→ **Task objective**: Repeat nothing but the lines below running from the one containing "export IMPL_vias_per_cell=6.266" to the one containing "export IMPL_maxCapViolations=0". Keep both end lines.

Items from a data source
- - -
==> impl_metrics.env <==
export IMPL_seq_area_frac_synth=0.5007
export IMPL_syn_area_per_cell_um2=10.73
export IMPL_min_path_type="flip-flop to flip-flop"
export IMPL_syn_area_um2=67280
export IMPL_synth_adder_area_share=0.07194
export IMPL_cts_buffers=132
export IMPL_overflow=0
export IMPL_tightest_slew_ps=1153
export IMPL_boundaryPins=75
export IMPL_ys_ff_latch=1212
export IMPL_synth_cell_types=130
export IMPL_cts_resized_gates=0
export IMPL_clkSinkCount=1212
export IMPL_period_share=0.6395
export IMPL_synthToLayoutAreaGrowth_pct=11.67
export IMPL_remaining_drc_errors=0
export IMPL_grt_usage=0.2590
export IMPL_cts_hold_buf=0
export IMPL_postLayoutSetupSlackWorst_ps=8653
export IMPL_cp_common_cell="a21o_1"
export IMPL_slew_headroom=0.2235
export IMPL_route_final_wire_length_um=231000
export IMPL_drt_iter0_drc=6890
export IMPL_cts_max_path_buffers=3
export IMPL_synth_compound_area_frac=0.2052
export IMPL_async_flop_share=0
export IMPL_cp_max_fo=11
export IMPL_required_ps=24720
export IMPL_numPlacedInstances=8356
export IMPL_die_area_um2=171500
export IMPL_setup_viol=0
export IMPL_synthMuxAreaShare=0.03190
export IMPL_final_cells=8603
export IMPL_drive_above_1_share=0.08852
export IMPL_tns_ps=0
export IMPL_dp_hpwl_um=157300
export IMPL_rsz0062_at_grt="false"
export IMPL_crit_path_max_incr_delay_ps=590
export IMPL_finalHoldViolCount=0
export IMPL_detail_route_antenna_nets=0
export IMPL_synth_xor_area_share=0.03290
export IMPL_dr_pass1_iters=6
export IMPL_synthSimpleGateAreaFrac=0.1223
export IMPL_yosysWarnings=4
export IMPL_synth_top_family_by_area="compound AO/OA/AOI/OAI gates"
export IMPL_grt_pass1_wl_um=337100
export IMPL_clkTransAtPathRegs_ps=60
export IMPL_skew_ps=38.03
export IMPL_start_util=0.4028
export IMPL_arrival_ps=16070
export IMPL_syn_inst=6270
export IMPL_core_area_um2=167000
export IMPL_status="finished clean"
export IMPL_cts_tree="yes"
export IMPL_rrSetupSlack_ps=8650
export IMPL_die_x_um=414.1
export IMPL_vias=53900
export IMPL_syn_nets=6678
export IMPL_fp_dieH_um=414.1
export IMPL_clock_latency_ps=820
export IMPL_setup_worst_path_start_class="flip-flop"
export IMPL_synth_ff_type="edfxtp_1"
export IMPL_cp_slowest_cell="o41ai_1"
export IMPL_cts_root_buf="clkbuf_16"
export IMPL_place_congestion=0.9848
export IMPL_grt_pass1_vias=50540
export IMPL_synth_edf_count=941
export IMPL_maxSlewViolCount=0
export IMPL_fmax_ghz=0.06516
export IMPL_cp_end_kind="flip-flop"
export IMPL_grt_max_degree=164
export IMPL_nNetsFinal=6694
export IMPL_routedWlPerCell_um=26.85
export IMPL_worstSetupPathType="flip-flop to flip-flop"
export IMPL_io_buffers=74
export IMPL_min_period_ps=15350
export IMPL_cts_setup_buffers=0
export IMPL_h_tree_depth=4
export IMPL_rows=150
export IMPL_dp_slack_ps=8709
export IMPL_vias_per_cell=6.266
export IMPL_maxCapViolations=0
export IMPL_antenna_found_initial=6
What follows belongs to an exercise in optimizing a design on an open flow for small area, a short achievable clock period and few clock cycles; a production flow would make more cautious choices. Only simulation tests tie the RTL to the original design; equivalence was not proved. Power is estimated from default activity; no workload was simulated.

### flow/design.v
module hl_rx_core (
    input  wire        clk,
    input  wire        rst,           
    input  wire        cmd_valid,
    input  wire [31:0] cmd_word,
    output wire        cmd_ready,
    output reg         rsp_valid,
    output reg  [7:0]  rsp_status,
    output reg  [31:0] rsp_value,
    output reg  [7:0]  rsp_flags,
    output reg         frm_valid,
    output reg  [7:0]  frm_data
);
    localparam [7:0] OP_CRC_INIT    = 8'h01;
    localparam [7:0] OP_CRC_FEED    = 8'h02;
    localparam [7:0] OP_CRC_READ    = 8'h03;
    localparam [7:0] OP_RX_START    = 8'h20;
    localparam [7:0] OP_RX_APPEND   = 8'h21;
    localparam [7:0] OP_RX_SCAN     = 8'h22;
    localparam [7:0] OP_STATUS_READ = 8'h30;
    localparam [7:0] ST_OK          = 8'd0;
    localparam [7:0] ST_RX_OVERFLOW = 8'd6;
    localparam [7:0] ST_ILLEGAL_OP  = 8'd7;
    localparam [7:0] ST_RX_DONE     = 8'd9;
    function [15:0] crc_byte;
        input [15:0] r;
        input [7:0]  b;
        integer k;
        reg [15:0] c;
        reg [7:0]  d;
        begin
            c = r;
            d = b;
            for (k = 0; k < 8; k = k + 1) begin
                if ((c[0] ^ d[0]) == 1'b1)
                    c = (c >> 1) ^ 16'hA001;
                else
                    c = c >> 1;
                d = d >> 1;
            end
            crc_byte = c;
        end
    endfunction
    function [15:0] crc_drop;
        input [7:0] b;
        begin
            crc_drop = {8'h00, b} << 4 ^ {8'h00, b} << 6 ^ {8'h00, b} << 7;
        end
    endfunction
    reg [15:0] crc_reg;
    reg [8:0]  len;                  
    reg        loop_mode;
    reg        found;
    reg        done;
    reg        rxf_present;
    reg [9:1]  err_sticky;
    reg [7:0]  bank0 [0:127];
    reg [7:0]  bank1 [0:127];
    reg        act;                  
    reg [6:0]  und;                  
    reg [15:0] rcrc;                 
    reg [1:0]  nfr;                  
    reg [7:0]  pdisc;                
    reg [7:0]  stg;                  
    reg        app_p;                
    reg        feed_p;               
    reg        p_start;              
    reg        p_scan;               
    reg        p_scanf;              
    reg        p_init;               
    reg        p_ill;                
    reg        p_rxdone;             
    reg        p_ovf;                
    reg        rdy;
    reg        eb;                   
    reg [6:0]  ecnt;                 
    assign cmd_ready = rdy;
    wire       accept = cmd_valid && rdy;
    wire [7:0] op     = cmd_word[7:0];
    wire [7:0] arg    = cmd_word[31:24];
    wire z16   = (cmd_word[23:8] == 16'h0000);
    wire a0    = (arg == 8'h00);
    wire a71   = (arg[7:1] == 7'h00);
    wire m_01  = (op == OP_CRC_INIT);
    wire m_02  = (op == OP_CRC_FEED);
    wire m_03  = (op == OP_CRC_READ);
    wire m_20  = (op == OP_RX_START);
    wire m_21  = (op == OP_RX_APPEND);
    wire m_22  = (op == OP_RX_SCAN);
    wire m_30  = (op == OP_STATUS_READ);
    wire legal = z16 && (((m_01 || m_03 || m_22 || m_30) && a0) ||
                         m_02 || m_21 || (m_20 && a71));
    wire l_crc   = !op[5];                       
    wire l_rx    = op[5] && !op[4];              
    wire l_stat  = op[4];                        
    wire l_init  = l_crc && !op[1];
    wire l_feed  = l_crc && op[1] && !op[0];
    wire l_read  = l_crc && op[1] && op[0];
    wire l_start = l_rx && !op[1] && !op[0];
    wire l_app   = l_rx && op[0];
    wire l_scan  = l_rx && op[1];
    wire acc_ok  = accept && legal;
    wire c_ill   = accept && !legal;
    wire c_init  = acc_ok && l_init;
    wire c_feed  = acc_ok && l_feed;
    wire c_start = acc_ok && l_start;
    wire c_app   = acc_ok && l_app;
    wire c_scan  = acc_ok && l_scan;
    wire [15:0] crc_n   = feed_p ? crc_byte(crc_reg, stg) : crc_reg;
    wire [15:0] crc_e   = p_init ? 16'h0000 : crc_n;
    wire [9:1]  err_e   = err_sticky | {p_rxdone, 1'b0, p_ill, p_ovf, 5'h00};
    wire        loop_e  = p_start ? stg[0] : loop_mode;
    wire        found_e = p_start ? 1'b0 : p_scan ? p_scanf : found;
    wire        done_e  = p_start ? 1'b0 : (p_scanf && !loop_mode) ? 1'b1 : done;
    wire        rxf_e   = p_start ? 1'b0 : p_scanf ? 1'b1 : rxf_present;
    wire [8:0]  len_e   = p_start ? 9'd0 : app_p ? len + 9'd1 :
                          p_scan ? {2'b00, und} : len;
    wire full_buf  = (len_e == 9'd256);
    wire c_app_ok  = c_app && !done_e && !full_buf;
    wire c_app_ovf = c_app && !done_e && full_buf;
    wire c_scan_ok = c_scan && !done_e;
    wire c_rxdone  = (c_app || c_scan) && done_e;
    wire [7:0]  a_new  = act ? bank1[0]   : bank0[0];     
    wire [7:0]  a_old  = act ? bank1[126] : bank0[126];   
    wire [15:0] rstep  = crc_byte(rcrc, a_new);
    wire        full   = (und == 7'd127);
    wire        win_ok = full && ({stg, a_new} == ~rcrc);
    wire        dec_f  = app_p && win_ok;                 
    wire        dec_d  = app_p && full && !win_ok;        
    wire [6:0]  und_p1  = und + 7'd1;
    wire [6:0]  und_n   = p_start ? 7'd0 : !app_p ? und : !full ? und_p1 :
                          win_ok ? 7'd0 : 7'd127;
    wire [1:0]  nfr_n   = p_start ? 2'd0 : dec_f ? nfr + 2'd1 : nfr;
    wire        act_n   = act ^ dec_f;
    wire [7:0]  pdisc_p1 = pdisc + 8'd1;
    wire [7:0]  pdisc_n = (p_start || (p_scan && !p_scanf)) ? 8'h00 :
                          dec_d ? pdisc_p1 : pdisc;
    wire        nz      = !p_start && ((nfr != 2'd0) || dec_f);
    wire [8:0]  len_p1  = len_e + 9'd1;
    wire        ebn = (nfr == 2'd1) ? !act : act;
    wire [7:0]  fb  = (nfr == 2'd1) ? (act ? bank0[127] : bank1[127]) :
                      (nfr == 2'd2) ? (act ? bank1[127] : bank0[127]) :
                                      (act ? bank1[126] : bank0[126]);
    wire sh0 = (app_p && !act) || (frm_valid && !eb);
    wire sh1 = (app_p &&  act) || (frm_valid &&  eb);
    integer i;
    always @(posedge clk) begin
        if (sh0) begin
            for (i = 127; i > 0; i = i - 1) bank0[i] <= bank0[i-1];
            bank0[0] <= stg;
        end
        if (sh1) begin
            for (i = 127; i > 0; i = i - 1) bank1[i] <= bank1[i-1];
            bank1[0] <= stg;
        end
    end
    wire last_fr = (nfr == 2'd1);
    wire strm    = frm_valid && (nfr != 2'd0);              
    wire rsp_end = strm && ecnt == 7'd1 && last_fr;          
    always @(posedge clk) begin
        stg <= arg;
        if (!frm_valid) begin
            frm_data <= fb;
            eb       <= ebn;
            ecnt     <= 7'd127;
        end else begin
            ecnt <= ecnt - 7'd1;
            if (ecnt == 7'd0) begin
                frm_data <= eb ? bank0[127] : bank1[127];
                eb       <= !eb;
            end else begin
                frm_data <= eb ? bank1[126] : bank0[126];
            end
        end
    end
    always @(posedge clk) begin
        if (app_p) begin
            if (und == 7'd0)
                rcrc <= 16'h0000;
            else if (dec_d)
                rcrc <= rstep ^ crc_drop(a_old);
            else
                rcrc <= rstep;
        end
    end
    wire [31:0] status_word = {err_e, 1'b0, 2'b00, rxf_e, 1'b0,
                               loop_e, done_e, found_e, len_e};
    always @(posedge clk) begin
        if (rst) begin
            crc_reg     <= 16'h0000;
            len         <= 9'd0;
            loop_mode   <= 1'b0;
            found       <= 1'b0;
            done        <= 1'b0;
            rxf_present <= 1'b0;
            err_sticky  <= 9'h000;
            act         <= 1'b0;
            und         <= 7'd0;
            nfr         <= 2'd0;
            pdisc       <= 8'h00;
            app_p       <= 1'b0;
            feed_p      <= 1'b0;
            p_start     <= 1'b0;
            p_scan      <= 1'b0;
            p_scanf     <= 1'b0;
            p_init      <= 1'b0;
            p_ill       <= 1'b0;
            p_rxdone    <= 1'b0;
            p_ovf       <= 1'b0;
            rdy         <= 1'b1;
            rsp_valid   <= 1'b0;
            frm_valid   <= 1'b0;
        end else begin
            app_p  <= c_app_ok;
            feed_p <= c_feed;
            act    <= act_n;
            p_start  <= c_start;
            p_scan   <= c_scan_ok;
            p_scanf  <= c_scan_ok && nz;
            p_init   <= c_init;
            p_ill    <= c_ill;
            p_rxdone <= c_rxdone;
            p_ovf    <= c_app_ovf;
            crc_reg     <= crc_e;
            err_sticky  <= err_e;
            loop_mode   <= loop_e;
            found       <= found_e;
            done        <= done_e;
            rxf_present <= rxf_e;
            len         <= len_e;
            und         <= und_n;
            pdisc <= rsp_end ? 8'h00 : pdisc_n;
            if (!frm_valid || nfr == 2'd0) begin
                nfr       <= nfr_n;
                frm_valid <= c_scan_ok && nz;
                rdy       <= !(c_scan_ok && nz);
                rsp_valid <= accept && !(c_scan_ok && nz);
            end else begin
                if (ecnt == 7'd1)
                    nfr <= nfr - 2'd1;
                rdy       <= rsp_end;
                rsp_valid <= rsp_end;
            end
        end
    end
    wire ill = !legal;
    always @(posedge clk) begin
        if (strm) begin
            rsp_status <= ST_OK;
            rsp_flags  <= {6'h00, !loop_mode, 1'b1};
            rsp_value  <= {24'h0, pdisc};
        end else begin
            rsp_status <= ill ? ST_ILLEGAL_OP :
                          ((l_app || l_scan) && done_e) ? ST_RX_DONE :
                          (l_app && full_buf) ? ST_RX_OVERFLOW : ST_OK;
            rsp_flags  <= {6'h00, !ill && l_scan && !done_e && !loop_e && nz,
                                  !ill && l_scan && !done_e && nz};
            rsp_value  <= ill ? cmd_word :
                          (({32{l_read}} & {16'h0000, ~crc_e}) |
                           ({32{l_stat}} & status_word) |
                           ({32{l_app && !done_e}} & (full_buf ? 32'd257 : {23'h0, len_p1})) |
                           ({32{l_scan && !done_e}} & {24'h0, pdisc_n}));
        end
    end
endmodule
- - -
→ **Your response**:
export IMPL_vias_per_cell=6.266
export IMPL_maxCapViolations=0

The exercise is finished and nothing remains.